[Start of section]

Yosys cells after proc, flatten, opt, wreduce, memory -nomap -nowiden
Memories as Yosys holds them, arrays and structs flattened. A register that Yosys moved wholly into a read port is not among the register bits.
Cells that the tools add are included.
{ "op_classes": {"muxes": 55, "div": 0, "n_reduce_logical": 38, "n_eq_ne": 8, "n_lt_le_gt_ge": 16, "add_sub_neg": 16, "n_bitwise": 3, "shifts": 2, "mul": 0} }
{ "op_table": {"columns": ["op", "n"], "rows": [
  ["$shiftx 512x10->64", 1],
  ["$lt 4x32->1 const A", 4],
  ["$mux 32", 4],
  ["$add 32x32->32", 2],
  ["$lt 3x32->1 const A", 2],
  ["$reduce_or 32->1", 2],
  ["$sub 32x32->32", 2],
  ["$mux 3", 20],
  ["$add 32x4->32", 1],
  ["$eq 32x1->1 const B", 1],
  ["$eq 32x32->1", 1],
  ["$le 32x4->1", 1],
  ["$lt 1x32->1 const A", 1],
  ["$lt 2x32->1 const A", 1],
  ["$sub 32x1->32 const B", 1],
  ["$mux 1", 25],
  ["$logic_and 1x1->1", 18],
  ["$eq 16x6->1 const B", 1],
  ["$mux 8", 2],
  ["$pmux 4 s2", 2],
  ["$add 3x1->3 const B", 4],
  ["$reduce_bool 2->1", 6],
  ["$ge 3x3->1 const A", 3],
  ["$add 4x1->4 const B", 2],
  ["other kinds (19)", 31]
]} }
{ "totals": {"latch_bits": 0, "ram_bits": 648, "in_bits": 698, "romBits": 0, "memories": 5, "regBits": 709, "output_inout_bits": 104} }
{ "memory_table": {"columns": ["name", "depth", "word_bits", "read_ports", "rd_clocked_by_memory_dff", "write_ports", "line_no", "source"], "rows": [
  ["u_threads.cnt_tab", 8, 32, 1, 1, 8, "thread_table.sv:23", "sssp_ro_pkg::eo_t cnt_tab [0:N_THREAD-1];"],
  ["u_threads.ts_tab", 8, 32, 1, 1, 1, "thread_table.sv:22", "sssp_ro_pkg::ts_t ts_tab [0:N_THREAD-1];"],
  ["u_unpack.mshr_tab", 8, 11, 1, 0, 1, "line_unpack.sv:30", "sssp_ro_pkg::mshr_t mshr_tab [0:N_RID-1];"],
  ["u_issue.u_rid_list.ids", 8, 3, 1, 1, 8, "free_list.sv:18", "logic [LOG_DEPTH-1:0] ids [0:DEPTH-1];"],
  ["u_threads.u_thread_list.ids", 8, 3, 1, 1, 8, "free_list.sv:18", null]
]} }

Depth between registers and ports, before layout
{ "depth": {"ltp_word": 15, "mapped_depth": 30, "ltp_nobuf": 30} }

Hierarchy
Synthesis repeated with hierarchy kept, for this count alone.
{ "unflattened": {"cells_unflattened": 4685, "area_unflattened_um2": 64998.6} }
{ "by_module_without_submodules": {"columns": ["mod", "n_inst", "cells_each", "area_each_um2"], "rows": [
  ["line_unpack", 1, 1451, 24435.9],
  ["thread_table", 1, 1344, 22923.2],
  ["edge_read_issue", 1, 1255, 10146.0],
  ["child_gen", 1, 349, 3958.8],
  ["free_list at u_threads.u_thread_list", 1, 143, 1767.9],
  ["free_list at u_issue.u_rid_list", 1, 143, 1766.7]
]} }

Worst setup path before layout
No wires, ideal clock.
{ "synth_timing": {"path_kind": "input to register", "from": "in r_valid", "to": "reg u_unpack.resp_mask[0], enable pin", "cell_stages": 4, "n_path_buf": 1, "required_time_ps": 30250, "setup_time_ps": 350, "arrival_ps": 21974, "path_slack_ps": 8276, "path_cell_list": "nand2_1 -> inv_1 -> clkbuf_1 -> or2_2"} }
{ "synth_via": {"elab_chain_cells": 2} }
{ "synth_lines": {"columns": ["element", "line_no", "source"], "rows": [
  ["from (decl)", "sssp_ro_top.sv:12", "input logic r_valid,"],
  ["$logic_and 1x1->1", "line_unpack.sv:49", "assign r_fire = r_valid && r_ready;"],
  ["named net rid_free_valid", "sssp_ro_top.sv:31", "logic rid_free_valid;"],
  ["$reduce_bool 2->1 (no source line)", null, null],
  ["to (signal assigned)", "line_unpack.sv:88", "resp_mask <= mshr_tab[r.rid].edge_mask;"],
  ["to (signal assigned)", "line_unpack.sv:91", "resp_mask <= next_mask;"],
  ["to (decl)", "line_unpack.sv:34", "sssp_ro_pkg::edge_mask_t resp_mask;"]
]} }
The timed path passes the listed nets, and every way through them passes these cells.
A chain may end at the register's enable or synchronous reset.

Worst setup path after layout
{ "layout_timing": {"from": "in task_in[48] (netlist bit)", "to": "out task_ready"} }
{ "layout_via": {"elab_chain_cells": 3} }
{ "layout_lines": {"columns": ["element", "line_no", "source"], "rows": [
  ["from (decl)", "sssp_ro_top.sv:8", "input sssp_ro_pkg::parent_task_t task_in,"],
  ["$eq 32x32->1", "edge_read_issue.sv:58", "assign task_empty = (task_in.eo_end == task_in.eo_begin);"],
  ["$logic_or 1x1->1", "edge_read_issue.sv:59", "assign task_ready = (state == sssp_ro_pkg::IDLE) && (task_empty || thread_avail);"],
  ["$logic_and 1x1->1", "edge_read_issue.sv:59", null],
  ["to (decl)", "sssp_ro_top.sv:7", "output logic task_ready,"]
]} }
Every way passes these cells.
===== config.mk =====
export PLATFORM = sky130hd
export DESIGN_NAME = camera_heading_top
export DESIGN_NICKNAME = d
export VERILOG_FILES = /design/src/source/image_pkg.sv /design/src/source/heading_pkg.sv /design/src/source/camera_heading_top.sv /design/src/source/direction_detector.sv /design/src/source/frame_scanner.sv /design/src/source/frame_buffer.sv
export SDC_FILE = /design/constraint.sdc
export NUM_CORES = 2
export LEC_CHECK = 0
export ABC_AREA = 1
export BUFFER_PORTS_ARGS = -buffer_cell sky130_fd_sc_hd__buf_4
export CAP_MARGIN = 20
export CORE_UTILIZATION = 45
export CTS_CLUSTER_DIAMETER = 150
export DETAILED_ROUTE_END_ITERATION = 8
export SYNTH_ARGS = -nofsm -noshare
export SYNTH_HDL_FRONTEND = slang
export SYNTH_SLANG_ARGS = --single-unit

===== constraint.sdc =====
create_clock -name clk -period 15.7 [get_ports clk]
set_clock_uncertainty 0.15 [all_clocks]
set_input_delay 3.14 -clock clk [delete_from_list [all_inputs] [get_ports clk]]
set_output_delay 3.14 -clock clk [all_outputs]
set_load 0.02 [all_outputs]

===== src/source/image_pkg.sv =====
`default_nettype none

package image_pkg;

    // Frame geometry, reduced for simulation
    localparam int IMAGE_WIDTH  = 16;
    localparam int IMAGE_HEIGHT = 12;
    localparam int PIXEL_COUNT  = IMAGE_WIDTH * IMAGE_HEIGHT;
    localparam int ADDR_BITS    = $clog2(PIXEL_COUNT);
    localparam int COL_BITS     = $clog2(IMAGE_WIDTH);

    localparam int PIXEL_BITS    = 12;
    localparam int RED_THRESHOLD = 3;  // Margin red must hold over green and blue

    typedef struct packed {
        logic [3:0] red;
        logic [3:0] green;
        logic [3:0] blue;
    } rgb444_t;

    // Camera side write into the frame buffer
    typedef struct packed {
        logic                 strobe;
        logic [ADDR_BITS-1:0] addr;
        rgb444_t              pixel;
    } pixel_write_t;

    typedef struct packed {
        logic                valid;
        logic                first;  // Pixel 0 of the frame
        logic                last;   // Final pixel of the frame
        logic [COL_BITS-1:0] col;
    } scan_tag_t;

    typedef struct packed {
        scan_tag_t tag;
        rgb444_t   pixel;
    } pixel_beat_t;

endpackage

`default_nettype wire

===== src/source/heading_pkg.sv =====
`default_nettype none

package heading_pkg;

    import image_pkg::*;

    localparam int FOV_DEGREES    = 25;  // Horizontal field of view of the camera
    localparam int MIN_RED_PIXELS = 4;
    localparam int HEADING_BITS   = 5;

    // Worst case is every pixel red, each row adding 0 + 1 + ... + (W-1)
    localparam int SUM_BITS =
        $clog2(IMAGE_HEIGHT * (IMAGE_WIDTH * (IMAGE_WIDTH - 1) / 2) + 1);

    typedef struct packed {
        logic [HEADING_BITS-1:0] heading;
        logic                    no_red;
        logic [ADDR_BITS-1:0]    red_count;
    } frame_result_t;

    typedef struct packed {
        logic            valid;
        logic            start;
        logic            finish;
        logic [2:0][9:0] colour;  // Red, green, blue from the top
    } overlay_beat_t;

endpackage

`default_nettype wire


===== src/source/camera_heading_top.sv =====
`default_nettype none

module camera_heading_top (
    input  logic                       clk,
    input  logic                       arst_n,
    input  image_pkg::pixel_write_t    cam_write,
    input  logic                       frame_ready,
    output logic                       scan_busy,
    output heading_pkg::frame_result_t result,
    output logic                       result_valid,
    output heading_pkg::overlay_beat_t overlay
);

    import image_pkg::*;

    logic [ADDR_BITS-1:0] scan_addr;
    scan_tag_t            scan_tag;
    pixel_beat_t          pixel_beat;  // Read data with its aligned tag

    // Raster sweep of the stored frame
    frame_scanner u_scanner (
        .clk         (clk),
        .arst_n      (arst_n),
        .frame_ready (frame_ready),
        .scan_busy   (scan_busy),
        .scan_addr   (scan_addr),
        .scan_tag    (scan_tag)
    );

    frame_buffer u_buffer (
        .clk        (clk),
        .cam_write  (cam_write),
        .scan_addr  (scan_addr),
        .scan_tag   (scan_tag),
        .pixel_beat (pixel_beat)
    );

    // Red detection, heading and overlay
    direction_detector u_detector (
        .clk          (clk),
        .arst_n       (arst_n),
        .pixel_beat   (pixel_beat),
        .result       (result),
        .result_valid (result_valid),
        .overlay      (overlay)
    );

endmodule

`default_nettype wire


===== src/source/direction_detector.sv =====
`default_nettype none

module direction_detector (
    input  logic                       clk,
    input  logic                       arst_n,
    input  image_pkg::pixel_beat_t     pixel_beat,
    output heading_pkg::frame_result_t result,
    output logic                       result_valid,
    output heading_pkg::overlay_beat_t overlay
);

    import image_pkg::*;
    import heading_pkg::*;

    rgb444_t px;
    logic [3:0] red_margin;
    logic beat_valid;
    logic frame_end;
    logic is_red;

    logic [SUM_BITS-1:0]  col_sum;
    logic [ADDR_BITS-1:0] red_count;
    logic [SUM_BITS-1:0]  sum_next;
    logic [ADDR_BITS-1:0] count_next;

    logic                 s1_valid;
    logic [SUM_BITS-1:0]  s1_sum;
    logic [ADDR_BITS-1:0] s1_count;
    logic                 s2_valid;
    logic [COL_BITS-1:0]  s2_avg;
    logic [ADDR_BITS-1:0] s2_count;
    logic [HEADING_BITS-1:0] heading_next;

    logic ov_valid;
    logic ov_start;
    logic ov_finish;
    logic [2:0][9:0] ov_colour;

    assign px         = pixel_beat.pixel;
    assign beat_valid = pixel_beat.tag.valid;
    assign frame_end  = beat_valid && pixel_beat.tag.last;

    // Red must clear the threshold and lead green and blue by the same margin
    assign red_margin = px.red - 4'(RED_THRESHOLD);
    assign is_red = beat_valid && (px.red > 4'(RED_THRESHOLD))
                    && (px.green < red_margin) && (px.blue < red_margin);

    assign sum_next   = col_sum + (is_red ? SUM_BITS'(pixel_beat.tag.col) : '0);
    assign count_next = red_count + ADDR_BITS'(is_red);

    // Stage 1 takes the totals including the last beat and frees the accumulators
    always_ff @(posedge clk or negedge arst_n) begin
        if (!arst_n) begin
            col_sum   <= '0;
            red_count <= '0;
            s1_valid  <= 1'b0;
        end else begin
            s1_valid <= frame_end;
            if (frame_end) begin
                col_sum   <= '0;
                red_count <= '0;
            end else if (beat_valid) begin
                col_sum   <= sum_next;
                red_count <= count_next;
            end
        end
    end

    always_ff @(posedge clk) begin
        if (frame_end) begin
            s1_sum   <= sum_next;
            s1_count <= count_next;
        end
    end

    // Stage 2 average column
    always_ff @(posedge clk or negedge arst_n) begin
        if (!arst_n) begin
            s2_valid <= 1'b0;
        end else begin
            s2_valid <= s1_valid;
        end
    end

    always_ff @(posedge clk) begin
        if (s1_valid) begin
            s2_avg   <= (s1_count != '0) ? COL_BITS'(s1_sum / s1_count) : '0;
            s2_count <= s1_count;
        end
    end

    // Stage 3 scales the column onto the field of view
    assign heading_next = HEADING_BITS'((FOV_DEGREES * s2_avg) / (IMAGE_WIDTH - 1));

    always_ff @(posedge clk or negedge arst_n) begin
        if (!arst_n) begin
            result       <= '0;
            result_valid <= 1'b0;
        end else begin
            result_valid <= s2_valid;
            if (s2_valid) begin  // Held until the next frame completes
                result <= '{
                    heading:   heading_next,
                    no_red:    s2_count < MIN_RED_PIXELS,
                    red_count: s2_count
                };
            end
        end
    end

    // Overlay stream, one beat per scanned pixel
    always_ff @(posedge clk or negedge arst_n) begin
        if (!arst_n) begin
            ov_valid  <= 1'b0;
            ov_start  <= 1'b0;
            ov_finish <= 1'b0;
        end else begin
            ov_valid  <= beat_valid;
            ov_start  <= beat_valid && pixel_beat.tag.first;
            ov_finish <= frame_end;
        end
    end

    always_ff @(posedge clk) begin
        if (is_red) begin
            ov_colour <= {{px.red, px.red, 2'b00},
                          {px.green, px.green, 2'b00},
                          {px.blue, px.blue, 2'b00}};  // Widen each channel to 10 bits
        end else begin
            ov_colour <= '0;
        end
    end

    assign overlay = '{valid: ov_valid, start: ov_start, finish: ov_finish, colour: ov_colour};

endmodule

`default_nettype wire


===== src/source/frame_scanner.sv =====
`default_nettype none

module frame_scanner (
    input  logic                            clk,
    input  logic                            arst_n,
    input  logic                            frame_ready,
    output logic                            scan_busy,
    output logic [image_pkg::ADDR_BITS-1:0] scan_addr,
    output image_pkg::scan_tag_t            scan_tag
);

    import image_pkg::*;

    logic                 busy;
    logic [ADDR_BITS-1:0] addr;
    logic [COL_BITS-1:0]  col;  // Tracks addr modulo IMAGE_WIDTH
    logic                 at_first;
    logic                 at_last;

    assign at_first = (addr == '0);
    assign at_last  = (addr == ADDR_BITS'(PIXEL_COUNT - 1));

    always_ff @(posedge clk or negedge arst_n) begin
        if (!arst_n) begin
            busy <= 1'b0;
            addr <= '0;
            col  <= '0;
        end else if (!busy) begin
            // Pulses seen during a sweep fall through to the branches below
            if (frame_ready) begin
                busy <= 1'b1;
                addr <= '0;
                col  <= '0;
            end
        end else if (at_last) begin
            busy <= 1'b0;
        end else begin
            addr <= addr + 1'b1;
            if (col == COL_BITS'(IMAGE_WIDTH - 1)) begin
                col <= '0;  // Wrap to the next row
            end else begin
                col <= col + 1'b1;
            end
        end
    end

    assign scan_busy = busy;
    assign scan_addr = addr;

    assign scan_tag = '{
        valid: busy,
        first: busy && at_first,
        last:  busy && at_last,
        col:   col
    };

endmodule

`default_nettype wire


===== src/source/frame_buffer.sv =====
`default_nettype none

module frame_buffer (
    input  logic                            clk,
    input  image_pkg::pixel_write_t         cam_write,
    input  logic [image_pkg::ADDR_BITS-1:0] scan_addr,
    input  image_pkg::scan_tag_t            scan_tag,
    output image_pkg::pixel_beat_t          pixel_beat
);

    import image_pkg::*;

    logic [PIXEL_BITS-1:0] mem [PIXEL_COUNT];
    logic [PIXEL_BITS-1:0] rd_data;
    scan_tag_t             tag_q;

    // Simple dual port RAM, read before write on a shared address
    always_ff @(posedge clk) begin
        if (cam_write.strobe) begin
            mem[cam_write.addr] <= cam_write.pixel;
        end
        rd_data <= mem[scan_addr];
    end

    // Tag follows the read by one cycle so it lines up with rd_data
    always_ff @(posedge clk) begin
        tag_q <= scan_tag;
    end

    assign pixel_beat = '{tag: tag_q, pixel: rgb444_t'(rd_data)};

endmodule

`default_nettype wire


* Word-level counts from Yosys, hierarchy flattened
Memories as Yosys holds them, arrays and structs flattened. A register that Yosys moved wholly into a read port is not among the register bits. Cells that the tools add are included.
Cells by class: add/subtract/negate cells 5, order comparisons 4, $mul 1, mux-type cells 17, divide/modulo/power cells 2, eq/ne operators 3, reductions and logical operators 12
Operators by type and width (count):
- 8-bit two-way mux | 5
- 9-bit by 4-bit divider with 32-bit output, second input constant | 1
- 11-bit two-way mux | 2
- 4-bit two-way mux | 5
- 11-bit adder | 1
- 11-bit by 8-bit divider with 11-bit output | 1
- 5-bit by 4-bit multiplier with 9-bit output, first input constant | 1
- 8-bit by 1-bit adder with 8-bit output | 1
- 8-bit by 1-bit adder with 8-bit output, second input constant | 1
- 8-bit == test, second input constant | 1
- 8-bit zero test | 1
- 4-bit < comparator | 2
- 8-bit by 3-bit < comparator with 1-bit output, second input constant | 1
- 8-bit nonzero test | 1
- 1-bit logical AND | 7
- 1-bit two-way mux | 5
- 4-bit by 1-bit adder with 4-bit output, second input constant | 1
- 4-bit == test, second input constant | 1
- 4-bit by 2-bit > comparator with 1-bit output, second input constant | 1
- 2-bit nonzero test | 2
- 4-bit by 2-bit subtractor with 4-bit output, second input constant | 1
- 2-bit inequality test, second input constant | 1
- 2-bit AND reduction | 1
Word-level totals: output and inout bits 49, RAM bits 2304, word-level logic and storage cells 72, bits of input ports 24, memories kept 1, bits in registers 119
Memories:
- u_buffer.mem | words 192, width 12, read ports 1, clocked after memory_dff 1, write ports 1, line frame_buffer.sv:13 | logic [PIXEL_BITS-1:0] mem [PIXEL_COUNT];

* Depth between registers and ports, before layout
depth in word-level cells 8, mapped depth 121, mapped depth without buffers 117

* Modules after synthesis
From an unflattened synthesis, not the netlist that was laid out.
Unflattened totals: cells, all modules 8713, area, all modules 101502.3 µm²
By module, submodules not included:
- frame_buffer | times used 1, area each 93573.5 µm², cells each 7674
- direction_detector | times used 1, area each 7165.6 µm², cells each 942
- frame_scanner | times used 1, area each 763.2 µm², cells each 97

* Worst setup path after synthesis
OpenSTA, ideal clock, no wires.
path kind register -> register, from register u_detector.s1_count[5], to register u_detector.s2_avg[0] (data pin), path slack -196 ps, cell stages (with the launch flop) 118, path buffers 4, required time 15291 ps, library setup time 259 ps, period minus slack after synthesis 15896 ps, arrival time 15487 ps, path through edfxtp_1 > inv_1 > nand2_1 > nor3_1 > nand2_1 > nor2_1 > o211ai_1 > nand2_1 > o21ai_1 > ha_1 > o21ai_0 > nand2_1 > nand2_1 > o21ai_0 > ha_1 > o21ai_0 > nand2_1 > a21oi_1 > [82 not listed] > nand2_1 > nand3_1 > nand2_1 > a21oi_1 > nand4_2 > inv_2 > nand2_1 > o21ai_0 > ha_1 > a21boi_0 > o21ai_0 > nand2_1 > a21oi_1 > o21bai_1 > a31oi_1 > o21bai_1 > a21oi_1 > a21oi_1
Between the ends: longest elaborated chain between the ends 1, elaborated cells between the ends (all ways) 2
RTL lines:
- from (decl) | line direction_detector.sv:28 | logic [ADDR_BITS-1:0] s1_count;
- from (signal assigned) | line direction_detector.sv:72 | s1_count <= count_next;
- 11-bit by 8-bit divider with 11-bit output / 8-bit nonzero test (equally long branches) | line direction_detector.sv:87 | s2_avg <= (s1_count != '0) ? COL_BITS'(s1_sum / s1_count) : '0;
- to (signal assigned) | line direction_detector.sv:87
- to (decl) | line direction_detector.sv:30 | logic [COL_BITS-1:0] s2_avg;
Parallel ways exist; a longest one is shown, timed or not. A chain may end at the register's enable or synchronous reset.

* Worst setup path after layout
Ends and elaborated chain as after synthesis.

==> impl_metrics.yaml <==
global_routing:
  grt_pass1_vias: 60182
  grt_pass1_wl_microns: 410000
  antenna_found_initial: 10
  grt_max_degree: 193
  grt_util_all_layers: 0.252
  grt_overflow: 0
worst_setup_path:
  worstSetupPathType: "reg -> reg"
  critical_path.top_delay_family: "compound AO/OA/AOI/OAI gates"
  critPathMostFrequentCell: "nand2_2"
  timing.critical_path.fanout_max: 8
  cp.required_ps: 16160
  worst_path_max_delay_cell: "edfxtp_1"
  max_stage_delay_ps: 400
  cp_num_buf_inv: 13
  critPathLaunchType: "flip-flop"
  endpoint_kind: "flip-flop"
  arrival_ps: 15670
clock_network:
  insertion_delay_ps: 910
  ctsHoldBuffers: 0
  htreeDepth: 4
  clk_pin_slew_ps: 60
  cts_buffer_depth: 3
  cts.sinks: 2417
  cts_tree: "done"
  cts_made_buffers: 239
  cts_root_buffer: "clkbuf_16"
sta:
  worst_hold_slack_ps: 222
  hold_viol: 0
  setup_violations: 0
  fmaxAchievable_ghz: 0.0658
  worst_pin_slew_ps: 1160
  drv_slew: 0
  relSlewSlack: 0.229
  finalSetupTns_ps: 0
  min_period_ps: 15210
  finalCritPeriodShare: 0.969
  rsz0062_at_grt: "true"
flow_run:
  maxCapViolCount: 0
power_and_ir_drop:
  finalPower_w: 0.0186
  peakVddDrop_uv: 141
  powerDensity_mw_per_mm2: 168
  p_leak_nw: 36.3
place:
  hpwl_microns: 161000
  gp_congestion: 0.886
  portBuffers: 66
die:
  start_util: 0.455
  core-area_sq_mm: 0.215
  rows: 170
  die_x_microns: 469
  ios: 73
  fp.dieH_microns: 469
  die-area_sq_mm: 0.220
logic_synthesis:
  synth-main-ff-cell: "edfxtp_1"
  synth_top_area_cell: "edfxtp_1"
  ys_types: 67
  synthTopCellsByCount: "edfxtp_1 (2335), nor2_1 (1506), o21ai_0 (1274), clkbuf_1 (491), nand2_1 (475)"
  yosys.cell_count.top_type: "edfxtp_1"
  syn_avg_cell_area_sq_um: 12.7
  synth_area_sq_mm: 0.0979
  ys_ff_latch: 2417
  ys_seq_area_frac: 0.735
  netlist.area_leader.share: 0.716
  synth_edf_count: 2335
  synth-async-reset-ratio: 0.0211
  syn-instance-count: 7691
  ys_warn_count: 0
  synth_area_leaders: "edfxtp_1 (72%), o21ai_0 (6.5%), nor2_1 (5.8%), o22ai_1 (2.4%), clkbuf_1 (1.9%)"
layout:
  final_util: 0.513
  drive_above_1_share: 0.107
  layout.nets: 7933
  area_growth_pct: 12.9
worst_hold_path:
  min-delay-path-class: "reg -> reg"
route:
  drc: 0
  drt_first_pass_iters: 6
  routedWlPerCell_microns: 26.0
  ant_nets: 0
  drtIter0Drc: 8138
  vias: 64694
  routed_wl_microns: 283000
  via_per_inst: 5.96
status:
  outcome: "complete, no violations"
-- worst paths after layout --
path / start / endpoint / slack [ps] / depth (start not counted)
worst min-delay path: u_scanner.col[3] / u_buffer.pixel_beat[15] / 220 / 0
worst min register to register: u_scanner.col[3] / u_buffer.pixel_beat[15] / 220 / 0
worst max register to register: u_detector.s1_count[5] / u_detector.s2_avg[0] / 490 / 109
worst max-delay path: u_detector.s1_count[5] / u_detector.s2_avg[0] / 490 / 109
min in group asynchronous: arst_n / u_detector.result[5] / 2130 / 1
max in group asynchronous: arst_n / u_scanner.scan_addr[0] / 12720 / 1
-- state kept, by name, summed over array words and instances (netlist names), 4 cells and up --
signal	flops
u_buffer.rd_data	12
u_detector.col_sum	11
u_detector.red_count	8
u_detector.s2_avg	4
u_scanner.scan_addr	8
u_detector.result	14
u_buffer.pixel_beat	7
u_detector.overlay	12
u_detector.s1_sum	11
u_detector.s1_count	8
u_buffer.mem	2304
u_detector.s2_count	8
u_scanner.col	4
-- final cells by class --
class,instances,area [sq um]
antenna,11,27.5
clock buffer,309,6370
clock inverter,119,1090
fill,18081,105000
inverter,181,713
multi-input combinational,4564,23500
sequential,2417,72000
tap,2838,3550
timing repair buffer,412,3360
-- metrics by stage --
| stage | worst slack [ps] | instance area [sq um] | cells |
|---|---|---|---|
| floorplan | 73.5 | 98000 | 7696 |
| global placement | -177 | 102000 | 10355 |
| detailed placement | -609 | 103000 | 10376 |
| CTS | 4.26 | 110000 | 10805 |
| global route | -504 | 111000 | 10844 |
| finish | 494 | 111000 | 10851 |
-- worst register-to-register path: cells and delay by family (launching register included) --
family	cells	cell delay (ps)
AO/OA/AOI/OAI	41	5650
adder cells (fa/ha/maj)	10	2860
buffers and inverters	13	1280
flip-flops	1	400
AND/OR/NAND/NOR	45	4630
-- cells by family after synthesis --
kind of cell | count (synthesis) | synth area share
other | 1 | 0.0000383
adders and majority gates | 94 | 0.0122
and+or+nand+nor | 2271 | 0.0926
AOI/OAI and AO/OA | 2145 | 0.127
DFF | 2417 | 0.735
xor gates and xnor gates | 48 | 0.00429
buffers and inverters | 715 | 0.0283
-- per-layer routing --
| metal | wire (microns) | up-vias | GRT usage |
|---|---|---|---|
| li1 | - | 28789 | - |
| met1 | 118000 | 32321 | 0.361 |
| met2 | 131000 | 3121 | 0.391 |
| met3 | 24600 | 463 | 0.0401 |
| met4 | 8840 | 0 | 0.0897 |
| met5 | 0 | - | 0 |
-- placed cells by master (no fill, tap or decap), drive strengths merged, types with 7 or more instances in the layout --
cell    Yosys  layout
o22ai     379     379
a22o       25      25
nand2     491     491
nand4      32      32
edfxtp   2335    2335
diode       0      11
or2         7       7
nor2     1511    1511
bufinv      0      15
o211ai     65      65
o21bai      9       9
a21o       13      13
nand3     197     197
a21oi      86      86
o31ai       7       7
o221ai    181     181
ha         92      92
nor3       21      21
xor2       29      29
dfrtp      51      51
buf        43     412
a31oi      58      58
clkbuf    491     309
o21ai    1278    1278
clkinv      3      97
a221oi      8       8
dfxtp      31      31
inv       178     187
xnor2      19      19
-- power by group --
group,switching [W],leakage (nW),internal [W]
combinational,0.00429,10.8,0.00149
clock,0.00242,3.66,0.00309
sequential,0.000142,21.9,0.00716
total,0.00686,36.3,0.0117
-- what timing repair did --
item | in CTS | in global routing
endpoints found under the setup margin | 1 | 2
setup buffers | 1 | 25
pin swaps | 3 | 65
gates resized for setup | 12 | 84
(Power assumes the default switching activity.)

[End of section]

Scan the data for lines containing "null" and copy all of them.

> _Reply to the task_:
  ["u_threads.u_thread_list.ids", 8, 3, 1, 1, 8, "free_list.sv:18", null]
  ["$reduce_bool 2->1 (no source line)", null, null],
  ["$logic_and 1x1->1", "edge_read_issue.sv:59", null],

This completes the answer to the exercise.